Eusebio Kino, born (date unkown) Eusebius Franz…
1687 CE
Eusebio Kino, born (date unkown) Eusebius Franz Kühn (or Kuehn; the name Kino was the version for use in Spanish-speaking domains; other sources cite his name as Eusebio Francesco Chini), was baptized on August 10, 1645 in Taio, Val di Non, Bishopric of Trent (present-day Italy), which explains why sources differ as to Kino’s nationality.
Educated in Innsbruck, Austria, Kino had joined the Society of Jesus on November 20, 1665 after recuperating from a serious illness.
He had received religious training from 1664 to 1669 hat Freiburg, Ingolstadt, and Landsberg, Bavaria, and had taken his vows as a priest on June 12, 1677.
Although Kino had wanted to go to the Orient, he had been sent instead to New Spain.
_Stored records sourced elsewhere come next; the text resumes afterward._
<file path="config.mk">
export PLATFORM = sky130hd
export DESIGN_NAME = vga_timing_gen
export DESIGN_NICKNAME = d
export VERILOG_FILES = /design/src/rtl/vga_timing_gen.sv
export SDC_FILE = /design/constraint.sdc
export NUM_CORES = 1
export LEC_CHECK = 0
export CAP_MARGIN = 5
export CORE_MARGIN = 2
export CORE_UTILIZATION = 23
export CTS_CLUSTER_DIAMETER = 80
export DETAILED_ROUTE_END_ITERATION = 7
export SLEW_MARGIN = 10
export SYNTH_ARGS = -nofsm -noshare
export SYNTH_HDL_FRONTEND = slang
export SYNTH_SLANG_ARGS = --single-unit
</file>
<file path="constraint.sdc">
create_clock -name clk -period 2.22 [get_ports clk]
set_input_delay 0.333 -clock clk [delete_from_list [all_inputs] [get_ports clk]]
set_output_delay 0.333 -clock clk [all_outputs]
set_load 0.05 [all_outputs]
</file>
Due to travel delays across Europe, he had missed the ship on which he was to travel and had to wait a year for another ship.
While waiting in Cadiz, Spain, he had written of his observations of a comet, Exposción Astronómica de el Cometa.
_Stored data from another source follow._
$ cat config.mk
export PLATFORM = sky130hd
export DESIGN_NAME = mem_port_arbiter_module_flat
export DESIGN_NICKNAME = d
export VERILOG_FILES = /design/src/rtl/mem_port_arbiter_module_if.sv /design/src/rtl/mem_port_arbiter_module.sv /design/src/flat_wrapper.sv
export SDC_FILE = /design/constraint.sdc
export NUM_CORES = 1
export LEC_CHECK = 0
export ABC_CLOCK_PERIOD_IN_PS = 21600
export CORE_AREA = 2 2 282 284
export CTS_CLUSTER_DIAMETER = 120
export CTS_CLUSTER_SIZE = 30
export DETAILED_ROUTE_END_ITERATION = 16
export DIE_AREA = 0 0 284 286
export SLEW_MARGIN = 20
export SYNTH_ARGS = -nofsm -noshare
export SYNTH_HDL_FRONTEND = slang
export SYNTH_SLANG_ARGS = --single-unit
$ cat constraint.sdc
create_clock -name clk -period 21.6 [get_ports clk]
set_input_delay 2.16 -clock clk [delete_from_list [all_inputs] [get_ports clk]]
set_output_delay 2.16 -clock clk [all_outputs]
set_load 0.02 [all_outputs]
$ cat src/rtl/mem_port_arbiter_module_if.sv
// ---------------------------------------------------------------------------
// mem_port_arbiter_module_if
// Bundles the three sides of the shared memory port arbiter:
//   I-cache refill side : i_read, i_address -> i_readdata, i_busywait
//   D-cache side        : d_read, d_write, d_address, d_writedata
//                         -> d_readdata, d_busywait
//   main memory side    : mem_read, mem_write, mem_address, mem_writedata
//                         <- mem_readdata, mem_busywait
// Modports:
//   slave  : the arbiter's view (requests and memory responses come in)
//   master : the environment's view (caches plus memory)
// ---------------------------------------------------------------------------
interface mem_port_arbiter_module_if #(
  parameter int ADDR_WIDTH = 28,
  parameter int DATA_WIDTH = 128
);
  // I-cache refill path
  logic                  i_read;
  logic [ADDR_WIDTH-1:0] i_address;
  logic [DATA_WIDTH-1:0] i_readdata;
  logic                  i_busywait;

  // D-cache refill / write-back path
  logic                  d_read;
  logic                  d_write;
  logic [ADDR_WIDTH-1:0] d_address;
  logic [DATA_WIDTH-1:0] d_writedata;
  logic [DATA_WIDTH-1:0] d_readdata;
  logic                  d_busywait;

  // Main memory port
  logic                  mem_read;
  logic                  mem_write;
  logic [ADDR_WIDTH-1:0] mem_address;
  logic [DATA_WIDTH-1:0] mem_writedata;
  logic [DATA_WIDTH-1:0] mem_readdata;
  logic                  mem_busywait;

  modport slave (
    input  i_read, i_address,
    output i_readdata, i_busywait,
    input  d_read, d_write, d_address, d_writedata,
    output d_readdata, d_busywait,
    output mem_read, mem_write, mem_address, mem_writedata,
    input  mem_readdata, mem_busywait
  );

  modport master (
    output i_read, i_address,
    input  i_readdata, i_busywait,
    output d_read, d_write, d_address, d_writedata,
    input  d_readdata, d_busywait,
    input  mem_read, mem_write, mem_address, mem_writedata,
    output mem_readdata, mem_busywait
  );
endinterface

$ cat src/rtl/mem_port_arbiter_module.sv
// ---------------------------------------------------------------------------
// mem_port_arbiter_module
// Shares one main-memory port between the I-cache refill path and the
// D-cache refill/write-back path. D has priority; once MAX_D_RUN consecutive
// D grants have been made while I was waiting, a pending I request wins.
// Ports:
//   clk : rising-edge clock
//   rst : asynchronous active-high reset
//   bus : mem_port_arbiter_module_if.slave (I side, D side, memory side)
// Transfer shape: IDLE -> ACCESS (first edge ignored, completes on the first
// later edge with mem_busywait low) -> DONE (one cycle, owner released) ->
// IDLE. There is never a grant straight out of DONE.
// ---------------------------------------------------------------------------
module mem_port_arbiter_module #(
  parameter int ADDR_WIDTH = 28,
  parameter int DATA_WIDTH = 128,
  parameter int MAX_D_RUN  = 4
) (
  input logic                    clk,
  input logic                    rst,
  mem_port_arbiter_module_if.slave bus
);

  localparam int RUN_WIDTH = $clog2(MAX_D_RUN + 1);
  localparam logic [RUN_WIDTH-1:0] RUN_ZERO = {RUN_WIDTH{1'b0}};
  localparam logic [RUN_WIDTH-1:0] RUN_ONE  = RUN_WIDTH'(1);
  localparam logic [RUN_WIDTH-1:0] RUN_MAX  = RUN_WIDTH'(MAX_D_RUN);

  typedef enum logic [1:0] {
    ST_IDLE   = 2'd0,
    ST_ACCESS = 2'd1,
    ST_DONE   = 2'd2
  } state_t;

  typedef enum logic {
    OWNER_D = 1'b0,
    OWNER_I = 1'b1
  } owner_t;

  state_t                state_r;
  owner_t                owner_r;
  logic [RUN_WIDTH-1:0]  d_run_r;
  logic                  first_edge_r;
  logic                  mem_read_r;
  logic                  mem_write_r;
  logic [ADDR_WIDTH-1:0] mem_address_r;
  logic [DATA_WIDTH-1:0] mem_writedata_r;
  logic [DATA_WIDTH-1:0] i_readdata_r;
  logic [DATA_WIDTH-1:0] d_readdata_r;

  logic                  req_i_s;
  logic                  req_d_s;
  logic                  run_full_s;
  logic                  grant_i_s;
  logic [RUN_WIDTH-1:0]  d_run_next_s;
  logic                  i_done_s;
  logic                  d_done_s;

  assign req_i_s    = bus.i_read;
  assign req_d_s    = bus.d_read | bus.d_write;
  assign run_full_s = (d_run_r == RUN_MAX);
  assign i_done_s   = (state_r == ST_DONE) && (owner_r == OWNER_I);
  assign d_done_s   = (state_r == ST_DONE) && (owner_r == OWNER_D);

  // Grant selection: D wins unless I has waited through a full D run.
  always_comb begin
    grant_i_s = 1'b0;
    if (req_d_s && !(req_i_s && run_full_s)) begin
      grant_i_s = 1'b0;
    end else begin
      grant_i_s = req_i_s;
    end
  end

  // Next value of the consecutive-D-grant counter, applied only on a grant.
  always_comb begin
    d_run_next_s = RUN_ZERO;
    if (grant_i_s) begin
      d_run_next_s = RUN_ZERO;
    end else if (req_i_s) begin
      // D granted over a waiting I: count it, holding at the limit.
      if (run_full_s) begin
        d_run_next_s = d_run_r;
      end else begin
        d_run_next_s = d_run_r + RUN_ONE;
      end
    end else begin
      d_run_next_s = RUN_ZERO;
    end
  end

  // Transfer FSM with registered memory commands and read-data capture.
  always_ff @(posedge clk or posedge rst) begin
    if (rst) begin
      state_r         <= ST_IDLE;
      owner_r         <= OWNER_D;
      d_run_r         <= RUN_ZERO;
      first_edge_r    <= 1'b0;
      mem_read_r      <= 1'b0;
      mem_write_r     <= 1'b0;
      mem_address_r   <= {ADDR_WIDTH{1'b0}};
      mem_writedata_r <= {DATA_WIDTH{1'b0}};
      i_readdata_r    <= {DATA_WIDTH{1'b0}};
      d_readdata_r    <= {DATA_WIDTH{1'b0}};
    end else begin
      case (state_r)
        ST_IDLE: begin
          if (req_i_s || req_d_s) begin
            state_r      <= ST_ACCESS;
            first_edge_r <= 1'b1;
            d_run_r      <= d_run_next_s;
            if (grant_i_s) begin
              owner_r       <= OWNER_I;
              mem_address_r <= bus.i_address;
              mem_read_r    <= 1'b1;
              mem_write_r   <= 1'b0;
            end else begin
              // A simultaneous read and write from D performs the write.
              owner_r         <= OWNER_D;
              mem_address_r   <= bus.d_address;
              mem_writedata_r <= bus.d_writedata;
              mem_read_r      <= ~bus.d_write;
              mem_write_r     <= bus.d_write;
            end
          end
        end
        ST_ACCESS: begin
          // Memory busywait is not trusted on the edge right after the command.
          if (first_edge_r) begin
            first_edge_r <= 1'b0;
          end else if (!bus.mem_busywait) begin
            state_r     <= ST_DONE;
            mem_read_r  <= 1'b0;
            mem_write_r <= 1'b0;
            if (mem_read_r) begin
              if (owner_r == OWNER_I) begin
                i_readdata_r <= bus.mem_readdata;
              end else begin
                d_readdata_r <= bus.mem_readdata;
              end
            end
          end
        end
        ST_DONE: begin
          state_r <= ST_IDLE;
        end
        default: begin
          state_r      <= ST_IDLE;
          first_edge_r <= 1'b0;
          mem_read_r   <= 1'b0;
          mem_write_r  <= 1'b0;
        end
      endcase
    end
  end

  assign bus.mem_read      = mem_read_r;
  assign bus.mem_write     = mem_write_r;
  assign bus.mem_address   = mem_address_r;
  assign bus.mem_writedata = mem_writedata_r;
  assign bus.i_readdata    = i_readdata_r;
  assign bus.d_readdata    = d_readdata_r;
  // Stalls are combinational so a requester sees its release in the DONE cycle.
  assign bus.i_busywait    = bus.i_read & ~i_done_s;
  assign bus.d_busywait    = req_d_s & ~d_done_s;

  mem_port_arbiter_module_chk u_chk (
    .clk       (clk),
    .rst       (rst),
    .mem_read  (mem_read_r),
    .mem_write (mem_write_r),
    .in_access (state_r == ST_ACCESS),
    .in_done   (state_r == ST_DONE)
  );

endmodule

// ---------------------------------------------------------------------------
// mem_port_arbiter_module_chk
// Protocol properties of the arbiter's memory port.
// Ports: clk, rst, mem_read, mem_write, in_access, in_done (all inputs).
// ---------------------------------------------------------------------------
module mem_port_arbiter_module_chk (
  input logic clk,
  input logic rst,
  input logic mem_read,
  input logic mem_write,
  input logic in_access,
  input logic in_done
);

  a_single_cmd: assert property (@(posedge clk) disable iff (rst)
    !(mem_read && mem_write));

  a_cmd_in_access: assert property (@(posedge clk) disable iff (rst)
    (mem_read || mem_write) |-> in_access);

  a_done_one_cycle: assert property (@(posedge clk) disable iff (rst)
    in_done |=> !in_done);

  a_done_after_access: assert property (@(posedge clk) disable iff (rst)
    in_done |-> $past(in_access));

endmodule
$ cat src/flat_wrapper.sv
// flat-port wrapper written by rule: the top's interface ports become plain ports
module mem_port_arbiter_module_flat 
#(
  parameter int ADDR_WIDTH = 28,
  parameter int DATA_WIDTH = 128,
  parameter int MAX_D_RUN  = 4
)
  (clk, rst, bus_i_read, bus_i_address, bus_i_readdata, bus_i_busywait, bus_d_read, bus_d_write, bus_d_address, bus_d_writedata, bus_d_readdata, bus_d_busywait, bus_mem_read, bus_mem_write, bus_mem_address, bus_mem_writedata, bus_mem_readdata, bus_mem_busywait);
  mem_port_arbiter_module_if #(.ADDR_WIDTH(ADDR_WIDTH), .DATA_WIDTH(DATA_WIDTH)) bus_i ();
  input logic clk;
  input logic rst;
  input wire logic [$bits(bus_i.i_read)-1:0] bus_i_read;
  input wire logic [$bits(bus_i.i_address)-1:0] bus_i_address;
  output wire logic [$bits(bus_i.i_readdata)-1:0] bus_i_readdata;
  output wire logic [$bits(bus_i.i_busywait)-1:0] bus_i_busywait;
  input wire logic [$bits(bus_i.d_read)-1:0] bus_d_read;
  input wire logic [$bits(bus_i.d_write)-1:0] bus_d_write;
  input wire logic [$bits(bus_i.d_address)-1:0] bus_d_address;
  input wire logic [$bits(bus_i.d_writedata)-1:0] bus_d_writedata;
  output wire logic [$bits(bus_i.d_readdata)-1:0] bus_d_readdata;
  output wire logic [$bits(bus_i.d_busywait)-1:0] bus_d_busywait;
  output wire logic [$bits(bus_i.mem_read)-1:0] bus_mem_read;
  output wire logic [$bits(bus_i.mem_write)-1:0] bus_mem_write;
  output wire logic [$bits(bus_i.mem_address)-1:0] bus_mem_address;
  output wire logic [$bits(bus_i.mem_writedata)-1:0] bus_mem_writedata;
  input wire logic [$bits(bus_i.mem_readdata)-1:0] bus_mem_readdata;
  input wire logic [$bits(bus_i.mem_busywait)-1:0] bus_mem_busywait;
  assign bus_i.i_read = bus_i_read;
  assign bus_i.i_address = bus_i_address;
  assign bus_i_readdata = bus_i.i_readdata;
  assign bus_i_busywait = bus_i.i_busywait;
  assign bus_i.d_read = bus_d_read;
  assign bus_i.d_write = bus_d_write;
  assign bus_i.d_address = bus_d_address;
  assign bus_i.d_writedata = bus_d_writedata;
  assign bus_d_readdata = bus_i.d_readdata;
  assign bus_d_busywait = bus_i.d_busywait;
  assign bus_mem_read = bus_i.mem_read;
  assign bus_mem_write = bus_i.mem_write;
  assign bus_mem_address = bus_i.mem_address;
  assign bus_mem_writedata = bus_i.mem_writedata;
  assign bus_i.mem_readdata = bus_mem_readdata;
  assign bus_i.mem_busywait = bus_mem_busywait;
  mem_port_arbiter_module #(.ADDR_WIDTH(ADDR_WIDTH), .DATA_WIDTH(DATA_WIDTH), .MAX_D_RUN(MAX_D_RUN)) u_core (.clk(clk), .rst(rst), .bus(bus_i));
endmodule
==> impl_summary.md, run 1 <==
Final layout
The number of filler cells placed in the layout is 7864. The proportion of layout cells with a drive suffix above 1 is 12.09%. The number of nets in the layout is 2047.

The growth of design area from synthesis to finish is 55.58%.

Clocking
The H-tree depth is 1. Post-CTS timing repair inserted 0 buffers for setup. The clock root buffer is sky130_fd_sc_hd__clkbuf_16. TritonCTS built the clock tree. The total of hold buffers inserted after clock tree synthesis is 0. The clock sink count is 421. The number of clock buffers inserted by TritonCTS is 18.

The number of gates resized after CTS was 0. The clock reaches the later pin of the worst-skew pair after 560 ps. Clock-pin slew was measured on the worst setup and hold paths at 120 ps.

The clock tree buffer depth is 3.

Floorplan
The number of primary I/O pins is 734. The starting density of the core is 20.61%. The number of rows created at floorplan is 103. The height of the chip is 286 µm. The floorplan step defined a die boundary enclosing 0.08122 mm². Measured along the x axis, the die boundary spans 284 µm. The core region is 0.07836 mm².

STA
The count of final max-slew check failures was 0. At the pin with the least slew margin, the transition time is 1049 ps. The maximum achievable frequency is 157.8 MHz.

The normalized max-slew margin is 30.05%. The post-route setup TNS is 0 ps. The shortest period the worst path allows is 6339 ps. Setup violations remaining at the end of the flow were counted as 0.

The tightest hold path in the finished design has a slack of 494.0 ps. The number of hold violations in the final report is 0. The largest clock skew in the final design is 17.10 ps. Dividing the final minimum period by the clock period gives 29.35%. Setup repair after global routing left no endpoint under its margin.

Power and ir drop
The analysis attributes to cell leakage a power of 0.01047 µW. Internal power comes to 2163 µW. The net switching share of the total power is 37.38%.

The analysis attributes to net switching a power of 1291 µW. The sequential share of power is 37.8%. The share of total power in combinational logic is 50.0%.

The power per cell area is 137.5 mW/mm². Summing internal, switching and leakage power gives 3455 µW. The clock network is responsible for 12.2% of the overall power. Across the VDD grid, the largest voltage drop is 0.06548 mV.

Synth
The number of nets handed over by synthesis was 1343. The share of synthesized area occupied by flip-flops and latches is 65.23%. Counting flops and latches in the post-synthesis netlist gives 421. In this run, distinct cell masters in the synthesized netlist total 30. The async set or reset register ratio after synthesis is 100.0%. Synthesis produced 1023 cells.

The post-synthesis area per instance is 15.79 µm². In this run the cell area of the synthesized design comes to 0.01615 mm². During synthesis, Yosys emitted a total of 0 warnings. The predominant post-synthesis flop cell is sky130_fd_sc_hd__dfrtp_1.

The number of enable flip-flop cells after synthesis is 0.

Global route
The global-route wire length before repair is 78280 µm. Global routing finished with a remaining overflow of 0. The overall fraction of global-route tracks in use is 12.27%. The maximum number of pins on one net before global-route repair is 155. The number of antenna violations at the first check in global routing is 2. The via count of the first global-routing pass is 12129.

Setup path
The delay contributed by the slowest stage of the critical path is 640 ps. STA classifies the critical path endpoint as a primary output. At the worst endpoint, the arrival time is 4180 ps. STA classifies the critical path startpoint as a primary input. Walking the worst path, the cells encountered are clkdlybuf4s50_1 > buf_4 > inv_1 > buf_4 > a21oi_1 > clkdlybuf4s50_1. Among all stages on the critical path, the largest delay is contributed by sky130_fd_sc_hd__clkdlybuf4s50_1. The kind of critical path is in -> out. Along the worst path, the maximum fanout reaches 34. STA puts the critical path data required time at 19440 ps.

Routing
In the final routing, the length of wire on met1 measures 20300 µm. The via total after detailed routing is 11085. The remaining antenna violation count is 0. The DRC violation count after routing is 0. The number of search-and-repair iterations in the first detailed-routing pass is 4.

For this block, the routed nets add up to 52100 µm of wire. In the final routed layout, each cell accounts on average for 18.74 µm. After detailed routing, the met3 layer carries 3007 µm of wire. In this run the top signal layer used is met5. Using the TritonRoute via totals, the vias-per-cell ratio works out to 3.987. The first-iteration detailed-routing DRC count is 352. In the detailed route, the total length drawn on met2 is 27490 µm.

Placement
Once detailed placement completed, the half-perimeter wirelength came to 39440 µm. The congestion estimate from routability-driven global placement came to 0.8252. The number of buffer cells added on primary ports is 733.

Flow run
The max capacitance violation total is 0.

Hold path
In this run the worst hold path is classified as reg -> reg.

Status
The flow ran to the end, and the final reports show no timing, DRC or antenna violations.
-- layout make-up --
cell class	instances	area [µm²]	share of cell area, %
timing repair buffer	748	7486	29.79
sequential	421	10540	41.92
clock buffer	19	475.5	1.892
inverter	7	33.78	0.1344
antenna	1	2.502	0.009958
multi-input combinational	531	5249	20.89
clock inverter	3	33.78	0.1344
tap	1050	1314	5.228
-- power groups by stage --
stage / clock network (µW) / registers [µW] / logic [µW]
after floorplan: 0 / 1710 / 440
final: 421 / 1310 / 1730
after global placement: 0 / 1310 / 1730
after detailed placement: 0 / 1320 / 1750
after CTS: 445 / 1310 / 1760
after global routing: 471 / 1350 / 1820
-- synth_stat cells, types with 2 or more instances --
cell type,instances,area share [%]
sky130_fd_sc_hd__nor2_1,2,0.046
sky130_fd_sc_hd__buf_2,18,0.56
sky130_fd_sc_hd__a21oi_1,31,0.96
sky130_fd_sc_hd__o21ai_0,34,1.1
sky130_fd_sc_hd__mux2_2,163,11
sky130_fd_sc_hd__ha_1,2,0.15
sky130_fd_sc_hd__inv_1,7,0.16
sky130_fd_sc_hd__a31oi_1,29,1.1
sky130_fd_sc_hd__nand4_1,2,0.077
sky130_fd_sc_hd__clkbuf_1,17,0.40
sky130_fd_sc_hd__nand2_1,2,0.046
sky130_fd_sc_hd__mux2_1,221,15
sky130_fd_sc_hd__buf_6,14,0.98
sky130_fd_sc_hd__nand3_1,31,0.96
sky130_fd_sc_hd__nor2b_1,2,0.077
sky130_fd_sc_hd__buf_4,14,0.65
sky130_fd_sc_hd__dfrtp_1,421,65
-- logic make-up after synthesis --
group | synth area share, %
AO/OA/AOI/OAI | 3.602
adder cells (fa/ha/maj) | 0.1549
buffers and inverters | 2.766
flip-flops | 65.23
multiplexers | 26.77
AND/OR/NAND/NOR | 1.480
-- per-layer routing --
metal	vias up	track usage, %
li1	5023	-
met5	-	0
met1	5661	14.33
met2	345	22.63
met3	54	2.791
met4	2	3.026
-- state kept, by name (all words and copies together) (netlist names) --
register                  count
u_core.d_run_r                3
u_core.bus.mem_write          1
u_core.bus.mem_address       28
u_core.owner_r                1
u_core.bus.mem_read           1
u_core.bus.i_readdata       128
u_core.bus.mem_writedata    128
u_core.bus.d_readdata       128
u_core.first_edge_r           1
u_core.state_r                2
-- layout by cell type, fill, tap and decap left out, drive strengths merged --
cell type      Yosys  layout
inv                7      10
nor2               2       2
a311oi             1       1
a22o               1       1
dfrtp            421     421
nor4b              1       1
o2bb2ai            1       1
a31oi             29      29
buf               47      15
nor3b              1       1
o21ai             34      34
nand2              2       2
clkbuf            17      19
nor2b              2       2
a2bb2o             1       1
or2                1       1
a2bb2oi            1       1
ha                 2       2
nand3             31      31
diode              0       1
o21bai             1       1
a21oi             31      31
or3                1       1
o32ai              1       1
mux2             384     384
clkdlybuf4s50      0     733
a22oi              1       1
nand4              2       2
-- final timing paths --
kind,startpoint,end,slack (ps),cells past startpoint
worst max-delay path,bus_i_read,bus_i_busywait,15260,6
worst min-delay path,u_core.bus.mem_writedata[86],u_core.bus.mem_writedata[86],490,1
worst max register to register,u_core.d_run_r[0],u_core.bus.mem_writedata[68],18490,6
worst min register to register,u_core.bus.mem_writedata[86],u_core.bus.mem_writedata[86],490,1
max in group asynchronous,rst,u_core.bus.mem_address[18],17280,4
min in group asynchronous,rst,u_core.bus.i_readdata[43],2220,2
-- critical path, delay by kind of cell --
family	cells	cell delay, ps
buffers and inverters	5	1800
AO/OA/AOI/OAI	1	200
-- metrics by stage --
step	instances	area (µm²)	worst slack [ps]	utilization [%]
global route	2779	25130	15180	32.07
detailed placement	2756	24570	15270	31.36
floorplan	1023	16150	7720	-
global placement	2756	24560	15270	31.35
CTS	2778	25080	15260	32.01
finish	2780	25130	15260	32.07
Power figures use the tool's default switching activity.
This volume will later be the subject of a sonnet by Sor Juana Ines de la Cruz.
Kino's first assignment had been to lead the Atondo expedition to the Baja California peninsula of the Las Californias Province of New Spain, where he had established the Misión San Bruno in 1683.
After a prolonged drought there in 1685, Kino and the Jesuit missionaries were forced to abandon the mission and return to the viceregal capital of Mexico City.
Father Kino on the morning of March 14, 1687, leaves Cucurpe, a town once considered the "Rim of Christendom, to begin his career in the Pimería Alta (upper land of the Pimas) at the request of the natives.